Alvydas Pazdrazdis

New York Knicks
- Title: Scout
- League: NBA

Personal information
- Born: 20 July 1972 (age 54) Kretinga, Lithuanian SSR, Soviet Union
- Listed height: 6 ft 5 in (1.96 m)
- Listed weight: 209 lb (95 kg)

Career information
- College: McNeese State (1993–1997)
- NBA draft: 1997: undrafted
- Playing career: 1991–2000
- Position: Small forward

Career history
- 1991–1992: Statyba Vilnius
- 1997–1999: Neptūnas Klaipėda
- 1999–2000: Sakalai Vilnius

= Alvydas Pazdrazdis =

Lithuanian basketball player (born 1972)

Alvydas Pazdrazdis (born 20 July 1972) is a Lithuanian former basketball player from Kretinga, Lithuania, who won the bronze medal with the Lithuania national basketball team at the 1992 Summer Olympics.
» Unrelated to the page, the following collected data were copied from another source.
## config.mk

```make
export PLATFORM = sky130hd
export DESIGN_NAME = ldc_top
export DESIGN_NICKNAME = d
export VERILOG_FILES = /design/src/ldc_pkg.sv /design/src/ldc_ram.sv /design/src/ldc_top.sv
export SDC_FILE = /design/constraint.sdc
export NUM_CORES = 1
export LEC_CHECK = 0
export CAP_MARGIN = 20
export CORE_MARGIN = 8
export CORE_UTILIZATION = 50
export CTS_BUF_LIST = sky130_fd_sc_hd__clkbuf_8
export DETAILED_ROUTE_END_ITERATION = 8
export DONT_BUFFER_PORTS = 1
export PLACE_DENSITY = 0.62
export SLEW_MARGIN = 15
export SYNTH_ARGS = -nofsm -noshare
export SYNTH_HDL_FRONTEND = slang
export SYNTH_SLANG_ARGS = --single-unit
```

## constraint.sdc

```tcl
create_clock -name mclk -period 3.7 [get_ports mclk]
set_clock_uncertainty 0.05 [all_clocks]
set_input_delay 0.74 -clock mclk [delete_from_list [all_inputs] [get_ports mclk]]
set_output_delay 0.74 -clock mclk [all_outputs]
set_load 0.005 [all_outputs]
```

## src/ldc_pkg.sv

```systemverilog
package ldc_pkg;
    localparam int ADDR_W = 9;
    localparam int DATA_W = 8;
    localparam logic [ADDR_W-1:0] ADR_P0SEL = 9'h0B6;
    localparam logic [ADDR_W-1:0] ADR_P1SEL = 9'h09C;
    localparam logic [ADDR_W-1:0] ADR_P2SEL = 9'h09D;
    localparam logic [ADDR_W-1:0] ADR_P3SEL = 9'h09E;
    localparam logic [ADDR_W-1:0] ADR_DIV_HI = 9'h0AA;
    localparam logic [ADDR_W-1:0] ADR_CTRL = 9'h0AB;
    localparam logic [ADDR_W-1:0] ADR_DIV_LO = 9'h0AC;
    localparam logic [ADDR_W-1:0] ADR_RAM_FIRST = 9'h1E0;
    localparam logic [ADDR_W-1:0] ADR_RAM_LAST = 9'h1F2;
    localparam int RAM_BYTES = 19;
    localparam int RAM_IDX_W = 5;
    localparam logic [RAM_IDX_W-1:0] RAM_LAST_IDX = 5'h12;
    localparam int CTL_SEL_BIT = 7;
    localparam int CTL_ON_BIT = 6;
    localparam int CTL_DUTY_BIT = 4;
    localparam logic [DATA_W-1:0] RESET_BYTE = 8'h00;
    localparam int P0_BITS = 3;
    localparam int NCOM = 8;
    localparam logic [NCOM-1:0] COM_MASK_SHORT = 8'h0F;
    localparam logic [NCOM-1:0] COM_MASK_LONG = 8'hFF;
    localparam logic [2:0] OSC_OPT_A = 3'h0;
    localparam logic [2:0] OSC_OPT_B = 3'h5;
    localparam logic [2:0] OSC_OPT_C = 3'h6;
    localparam int OPT_W = 5;
    localparam int OPT_IDLE_BIT = 3;
    localparam int OPT_KEEP_BIT = 4;
    localparam int DIV_W = 9;
    localparam logic [DIV_W-1:0] DIV_BYPASS = 9'h000;
    localparam int FRAME_W = 9;
    localparam int FRAME_MSB = FRAME_W - 1;
    localparam logic [FRAME_W-1:0] FRAME_LAST = 9'h1FF;

    typedef struct packed {
        logic [ADDR_W-1:0] addr;
        logic [DATA_W-1:0] wdata;
        logic wr;
        logic rd;
    } ldc_bus_req_t;

    typedef struct packed {
        logic [P0_BITS-1:0] p0_role;
        logic [7:0] p1_role;
        logic [7:0] p2_role;
        logic [7:0] p3_role;
        logic [P0_BITS-1:0] p0_lvl;
        logic [7:0] p1_lvl;
        logic [7:0] p2_lvl;
        logic [7:0] p3_lvl;
    } ldc_pins_t;

    typedef struct packed {
        logic lcd_active;
        logic led_active;
        logic frame_start;
    } ldc_status_t;

    function automatic logic [2:0] com_index(input logic [FRAME_W-1:0] cnt, input logic duty_long);
        return duty_long ? cnt[FRAME_MSB -: 3] : {1'b0, cnt[FRAME_MSB -: 2]};
    endfunction
endpackage

```

## src/ldc_ram.sv

```systemverilog
`timescale 1ns/1ps
module ldc_ram
    import ldc_pkg::*;
(
    // Clock and reset
    input wire logic mclk,
    input wire logic rst_n,
    // Software port
    input wire logic we,
    input wire logic re,
    input wire logic [RAM_IDX_W-1:0] idx,
    input wire logic [DATA_W-1:0] wdata,
    input wire logic bypass_en,
    input wire logic [DATA_W-1:0] bypass_data,
    output logic [DATA_W-1:0] rdata,
    // Scan port
    input wire logic [2:0] com_sel,
    output logic [RAM_BYTES-1:0] col_bits,
    output logic [DATA_W-1:0] row_byte
);
    typedef struct packed {
        logic [RAM_BYTES-1:0][DATA_W-1:0] mem;
        logic [DATA_W-1:0] rdata;
        logic [RAM_BYTES-1:0] col;
        logic [DATA_W-1:0] row;
    } ldc_ram_state_t;

    ldc_ram_state_t st_r;
    ldc_ram_state_t st_nxt;

    always_comb
    begin
        st_nxt = st_r;
        if (we && idx <= RAM_LAST_IDX)
        begin
            st_nxt.mem[idx] = wdata;
        end
        // Register reads share this flop so read data always leave a register
        if (re)
        begin
            if (bypass_en)
                st_nxt.rdata = bypass_data;
            else if (idx <= RAM_LAST_IDX)
                st_nxt.rdata = st_r.mem[idx];
            else
                st_nxt.rdata = RESET_BYTE;
        end
        // LCD wants one bit of every byte; LED wants one whole byte
        for (int i = 0; i < RAM_BYTES; i++)
        begin
            st_nxt.col[i] = st_r.mem[i][com_sel];
        end
        st_nxt.row = st_r.mem[com_sel];
    end

    always_ff @(posedge mclk)
    begin
        if (!rst_n)
            st_r <= '0;
        else
            st_r <= st_nxt;
    end

    assign rdata = st_r.rdata;
    assign col_bits = st_r.col;
    assign row_byte = st_r.row;
endmodule

```

## src/ldc_top.sv

```systemverilog
// The implementer's own choice: strobed register access.
`timescale 1ns/1ps
module ldc_top
    import ldc_pkg::*;
(
    // Clock and reset
    input wire logic mclk,
    input wire logic rst_n,
    // Register port
    input wire ldc_bus_req_t bus,
    output logic [DATA_W-1:0] rdata,
    // Option straps from pins
    input wire logic [2:0] oscillator_option_code,
    input wire logic led_idle_level_option,
    input wire logic lf_osc_keeps_running,
    // Power management, same clock
    input wire logic power_down,
    // Display pins and status
    output ldc_pins_t pins,
    output ldc_status_t status
);
    typedef struct packed {
        logic [P0_BITS-1:0] port0_pin_role_bits;
        logic [7:0] port1_pin_role_bits;
        logic [7:0] port2_pin_role_bits;
        logic [7:0] port3_pin_role_bits;
        logic divider_high_bit;
        logic [7:0] divider_low_byte;
        logic display_type_select;
        logic driver_enable;
        logic duty_long;
        logic [OPT_W-1:0] opt_s1;
        logic [OPT_W-1:0] opt_s2;
        logic [OPT_W-1:0] opt_s3;
        logic [OPT_W-1:0] opt_ok;
        logic [DIV_W-1:0] div_cnt;
        logic tick;
        logic [FRAME_W-1:0] frame_cnt;
        logic [2:0] com_idx_d;
        ldc_pins_t pins;
        ldc_status_t status;
    } ldc_top_state_t;

    ldc_top_state_t st_r;
    ldc_top_state_t st_nxt;

    logic [RAM_BYTES-1:0] col_bits;
    logic [DATA_W-1:0] row_byte;
    logic in_ram;
    logic [RAM_IDX_W-1:0] ram_idx;
    logic div_ok;
    logic [DIV_W-1:0] div_eff;
    logic lcd_run;
    logic led_run;
    logic idle_lvl;
    logic [NCOM-1:0] com_hot;

    function automatic logic [DATA_W-1:0] sfr_read(input ldc_top_state_t s, input logic [ADDR_W-1:0] a);
        logic [DATA_W-1:0] d;
        d = RESET_BYTE;
        unique case (a)
            ADR_P0SEL: d[P0_BITS-1:0] = s.port0_pin_role_bits;
            ADR_P1SEL: d = s.port1_pin_role_bits;
            ADR_P2SEL: d = s.port2_pin_role_bits;
            ADR_P3SEL: d = s.port3_pin_role_bits;
            ADR_DIV_HI: d[0] = s.divider_high_bit;
            ADR_DIV_LO: d = s.divider_low_byte;
            ADR_CTRL:
            begin
                d[CTL_SEL_BIT] = s.display_type_select;
                d[CTL_ON_BIT] = s.driver_enable;
                d[CTL_DUTY_BIT] = s.duty_long;
            end
            default: d = RESET_BYTE;
        endcase
        return d;
    endfunction

    function automatic logic [NCOM-1:0] com_onehot(input logic [2:0] idx, input logic duty_long);
        logic [NCOM-1:0] m;
        m = '0;
        m[idx] = 1'b1;
        return m & (duty_long ? COM_MASK_LONG : COM_MASK_SHORT);
    endfunction

    assign in_ram = bus.addr >= ADR_RAM_FIRST && bus.addr <= ADR_RAM_LAST;
    assign ram_idx = RAM_IDX_W'(bus.addr - ADR_RAM_FIRST);
    // Divider ignored under other oscillator options
    assign div_ok = st_r.opt_ok[2:0] == OSC_OPT_A || st_r.opt_ok[2:0] == OSC_OPT_B
                    || st_r.opt_ok[2:0] == OSC_OPT_C;
    assign div_eff = div_ok ? {st_r.divider_high_bit, st_r.divider_low_byte} : DIV_BYPASS;
    assign lcd_run = !st_r.display_type_select && st_r.driver_enable;
    // Low-speed oscillator alive in power-down keeps the scan going
    assign led_run = st_r.display_type_select && st_r.driver_enable
                     && (!power_down || st_r.opt_ok[OPT_KEEP_BIT]);
    assign idle_lvl = st_r.opt_ok[OPT_IDLE_BIT];
    assign com_hot = com_onehot(st_r.com_idx_d, st_r.duty_long);

    always_comb
    begin
        st_nxt = st_r;

        // Register writes
        if (bus.wr)
        begin
            unique case (bus.addr)
                ADR_P0SEL: st_nxt.port0_pin_role_bits = bus.wdata[P0_BITS-1:0];
                ADR_P1SEL: st_nxt.port1_pin_role_bits = bus.wdata;
                ADR_P2SEL: st_nxt.port2_pin_role_bits = bus.wdata;
                ADR_P3SEL: st_nxt.port3_pin_role_bits = bus.wdata;
                ADR_DIV_HI: st_nxt.divider_high_bit = bus.wdata[0];
                ADR_DIV_LO: st_nxt.divider_low_byte = bus.wdata;
                ADR_CTRL:
                begin
                    st_nxt.display_type_select = bus.wdata[CTL_SEL_BIT];
                    st_nxt.driver_enable = bus.wdata[CTL_ON_BIT];
                    st_nxt.duty_long = bus.wdata[CTL_DUTY_BIT];
                end
                default: ;
            endcase
        end

        // Straps are accepted only once two late stages agree
        st_nxt.opt_s1 = {lf_osc_keeps_running, led_idle_level_option, oscillator_option_code};
        st_nxt.opt_s2 = st_r.opt_s1;
        st_nxt.opt_s3 = st_r.opt_s2;
        if (st_r.opt_s2 == st_r.opt_s3)
            st_nxt.opt_ok = st_r.opt_s3;

        // Display clock as a tick; zero divides by one
        if (div_eff == DIV_BYPASS || st_r.div_cnt >= div_eff - 1'b1)
        begin
            st_nxt.div_cnt = '0;
            st_nxt.tick = 1'b1;
        end
        else
        begin
            st_nxt.div_cnt = st_r.div_cnt + 1'b1;
            st_nxt.tick = 1'b0;
        end

        // Frame of 512 display ticks, split into equal common slots
        st_nxt.status.frame_start = 1'b0;
        if (lcd_run || led_run)
        begin
            if (st_r.tick)
            begin
                st_nxt.frame_cnt = st_r.frame_cnt + 1'b1;
                st_nxt.status.frame_start = st_r.frame_cnt == FRAME_LAST;
            end
        end
        else
        begin
            st_nxt.frame_cnt = '0;
        end
        // RAM scan data arrive one cycle late; this keeps commons aligned
        st_nxt.com_idx_d = com_index(st_r.frame_cnt, st_r.duty_long);

        // Pin roles
        st_nxt.pins.p1_role = st_r.port1_pin_role_bits;
        st_nxt.pins.p3_role = st_r.port3_pin_role_bits;
        if (st_r.display_type_select)
        begin
            st_nxt.pins.p0_role = '0;
            st_nxt.pins.p2_role = '0;
        end
        else
        begin
            st_nxt.pins.p0_role = st_r.port0_pin_role_bits;
            st_nxt.pins.p2_role = st_r.port2_pin_role_bits;
        end

        // Pin levels
        st_nxt.pins.p0_lvl = '0;
        st_nxt.pins.p1_lvl = '0;
        st_nxt.pins.p2_lvl = '0;
        st_nxt.pins.p3_lvl = '0;
        if (st_r.display_type_select)
        begin
            if (led_run)
            begin
                // Lit level is the opposite of the idle level
                st_nxt.pins.p1_lvl = st_r.port1_pin_role_bits
                                     & (row_byte ^ {8{idle_lvl}});
                st_nxt.pins.p3_lvl = st_r.port3_pin_role_bits
                                     & (com_hot ^ {8{idle_lvl}});
            end
            else
            begin
                st_nxt.pins.p1_lvl = st_r.port1_pin_role_bits & {8{idle_lvl}};
                st_nxt.pins.p3_lvl = st_r.port3_pin_role_bits & {8{idle_lvl}};
            end
        end
        else if (lcd_run)
        begin
            // Bias voltages are applied outside; these are the logic phases
            st_nxt.pins.p1_lvl = st_r.port1_pin_role_bits & col_bits[7:0];
            st_nxt.pins.p2_lvl = st_r.port2_pin_role_bits & col_bits[15:8];
            st_nxt.pins.p0_lvl = st_r.port0_pin_role_bits & col_bits[18:16];
            st_nxt.pins.p3_lvl = st_r.port3_pin_role_bits & com_hot;
        end

        st_nxt.status.lcd_active = lcd_run;
        st_nxt.status.led_active = led_run;
    end

    always_ff @(posedge mclk)
    begin
        if (!rst_n)
            st_r <= '0;
        else
            st_r <= st_nxt;
    end

    ldc_ram u_ram (
        .mclk(mclk),
        .rst_n(rst_n),
        .we(bus.wr && in_ram),
        .re(bus.rd),
        .idx(ram_idx),
        .wdata(bus.wdata),
        .bypass_en(!in_ram),
        .bypass_data(sfr_read(st_r, bus.addr)),
        .rdata(rdata),
        .com_sel(com_index(st_r.frame_cnt, st_r.duty_long)),
        .col_bits(col_bits),
        .row_byte(row_byte)
    );

    assign pins = st_r.pins;
    assign status = st_r.status;

    // Checking helpers
    logic [DIV_W:0] gap_r;
    logic div_same_r;
    logic [DIV_W-1:0] div_prev_r;

    always_ff @(posedge mclk)
    begin
        if (!rst_n)
        begin
            gap_r <= '0;
            div_same_r <= 1'b0;
            div_prev_r <= '0;
        end
        else
        begin
            div_prev_r <= div_eff;
            gap_r <= st_r.tick ? (DIV_W+1)'(1) : gap_r + 1'b1;
            if (div_eff != div_prev_r)
                div_same_r <= 1'b0;
            else if (st_r.tick)
                div_same_r <= 1'b1;
        end
    end
endmodule

```

==> impl_metrics.tcl <==
set metrics [dict create \
    path_buf_inv 0 \
    yosys.area_share.simple_pct 20.2 \
    cts_tree "yes" \
    start_util_pct 50.8 \
    drv_slew 0 \
    critPathCaptureType "register" \
    path_cells "xor2_1, mux2i_1, nand2_1, ha_1, o31ai_1, o21ai_0, a21oi_1, ha_1, and4_1, a21oi_1, nand3_2, nor4b_1" \
    cp_slowest_stage_delay_ns 0.38 \
    worstPathArrival_ns 3.58 \
    worstPathRequired_ns 4.16 \
    post-route-min-period_ns 3.12 \
    postCtsSetupBuffers 0 \
    min_path_cells 2 \
    synth_fa_ha_area_share_pct 1.06 \
    tns_ns 0 \
    synth_edf_count 0 \
    synth_top_family_by_area "multiplexers" \
    grt_antenna_before_repair 1 \
    synth_mux_area_share_pct 23.1 \
    hold_ws_ns 0.193 \
    outcome "finished clean" \
    first_global_vias 11000 \
    die_h_um 198 \
    root_buffer "clkbuf_8" \
    syn_area_um2 16500 \
    cts_resized 0 \
    dp_hpwl_um 29200 \
    grt_pass1_wl_um 68500 \
    startpoint_type "register" \
    power.total_w 0.00676 \
    vias_per_cell 5.81 \
    tightest_slew_ns 0.966 \
    yosys.area.top_type "dfxtp_1" \
    synth_xor_xnor_area_share_pct 2.12 \
    drive_above_1_share_pct 13.4 \
    grt_overflow 0 \
    yosys_warnings 0 \
    final_antenna_net_count 0 \
    cts_max_level 2 \
    dieArea_um2 39100 \
    hold_path_class "in2reg" \
    yosysSeqAreaShare_pct 39.3 \
    num_vias 11400 \
    synth_most_common_cell "dfxtp_1" \
    fin_util_pct 52.7 \
    synth_cells 1593 \
    worst-path-stages 12 \
    synth-seq-cells 325 \
    cp_max_fo 10 \
    cpMaxStageDelayCell "mux2i_1" \
    synthTopCellsByCount "325 x dfxtp_1, 210 x mux2i_1, 174 x nor2b_1" \
    clk_latency_ns 0.64 \
    syn_nets 1634 \
    reg2reg_depth 12 \
    core_um2 32500 \
    synth_cell_types 74 \
    maxCapViolations 0 \
    cp_top_family "simple AND/OR/NAND/NOR gates" \
    vdd_drop_max_mv 0.278 \
    n_antenna_cell 0 \
    row_count 66 \
    area_delta_synth_final_pct 3.76 \
    synthFlopType "dfxtp_1" \
    wl_um 44500 \
    grt_setup_unrepaired "false" \
    cts_buffer_depth 3 \
    synth_top_cell_area_share_pct 39.3 \
    cts_sinks 325 \
    finalNetCount 1520 \
    power_leakage_nw 6.04 \
    gp_congestion 0.850 \
    p_per_area_nw_per_um2 394 \
    io_buffers 0 \
    ctsHoldBuffers 0 \
    maxSlewHeadroom_pct 35.5 \
    path_class "reg2reg" \
    routedWlPerCell_um 22.7 \
    syn_area_per_cell_um2 10.4 \
    grt_util_all_layers_pct 22.6 \
    clk_pin_slew_ns 0.06 \
    fmax_mhz 320 \
    drtIter0Drc 1018 \
    first_pass_iters 5 \
    cts_made_buffers 55 \
    grt_max_degree 280 \
    die_w_um 198 \
    ios 92 \
    setup_violations 0 \
    finalCritPeriodShare_pct 84.4 \
    drc 0 \
    synth-compound-area-share_pct 7.32 \
    ys_async_sr_fraction_pct 0 \
    final_hold_viol_count 0 \
    synth_area_leaders "dfxtp_1 39%, mux2i_1 13%, mux4_2 9.8%" \
]
==> layout make-up <==
cell class	instances	area, um2
Clock buffer	67	922
Clock inverter	29	128
Fill cell	3005	15400
Inverter	5	18.8
Multi-Input combinational cell	1077	8890
Sequential cell	325	6510
Tap cell	442	553
Timing Repair Buffer	15	138
==> placed cells by master (no fill, tap or decap), drive strengths merged, types with 17 or more instances in the layout <==
| cell | n |
|---|---|
| nor3b | 20 |
| and3 | 19 |
| mux2i | 212 |
| xor2 | 17 |
| dfxtp | 325 |
| xnor2 | 23 |
| o21ai | 20 |
| nor2 | 71 |
| inv | 25 |
| a21boi | 60 |
| mux4 | 72 |
| nand3 | 80 |
| and2 | 49 |
| nand2 | 98 |
| nor2b | 174 |
| clkbuf | 67 |
==> cell families after synthesis <==
logic type	after synthesis
mux	288
xor+xnor	40
fa+ha+maj	14
simple gates	571
compound gates	164
flops	325
buf+inv	191
==> metrics by stage <==
| step | instances | setup slack [ns] | cell area (um2) |
|---|---|---|---|
| after floorplan | 1593 | 0.940 | 16500 |
| after global placement | 1864 | 0.734 | 16100 |
| after detailed placement | 1864 | 0.584 | 16100 |
| after CTS | 1960 | 0.570 | 17200 |
| after global routing | 1960 | 0.329 | 17200 |
| final | 1960 | 0.579 | 17200 |
==> power breakdown <==
group / switching [W] / leakage [nW] / total (W) / internal (W)
clock: 0.00145 / 0.624 / 0.00307 / 0.00163
sequential: 0.0000121 / 2.62 / 0.00353 / 0.00351
combinational: 0.0000638 / 2.80 / 0.000158 / 0.0000947
==> sequential cells by signal, summed over array words and instances, names as in the netlist <==
signal          flops
u_ram.st_r        152
pins               54
st_r               54
st_nxt             26
u_ram.col_bits     19
u_ram.rdata         8
u_ram.row_byte      8
status              3
idle_lvl            1
==> worst paths after layout <==
kind	endpoint	slack, ns	startpoint
min	u_ram.st_r[81]	0.19	bus[8]
max reg2reg	st_r[76]	0.58	st_r[80]
max	st_r[76]	0.58	st_r[80]
min reg2reg	st_nxt[87]	0.38	st_nxt[92]
==> layer usage <==
layer  track usage [%]  wire length, um  share of wire (%)  vias to the layer above
met3              5.06             3210                7.2                       78
met1              31.0            20200                 45                     5575
met2              34.7            19900                 45                      380
met4              7.85             1220                2.7                        0
li1                  -                -                  -                     5360
met5                 0                0                  0                        -
No activity file was read; power rests on OpenSTA's default activity.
He is currently a scout for the New York Knicks. His former clubs include Statyba Vilnius, Neptūnas Klaipėda and Sakalai Vilnius. He retired as a player at the age of 28. In June 2011, he became an NBA champion as a scout with the New York Knicks. He played collegiately at McNeese State University.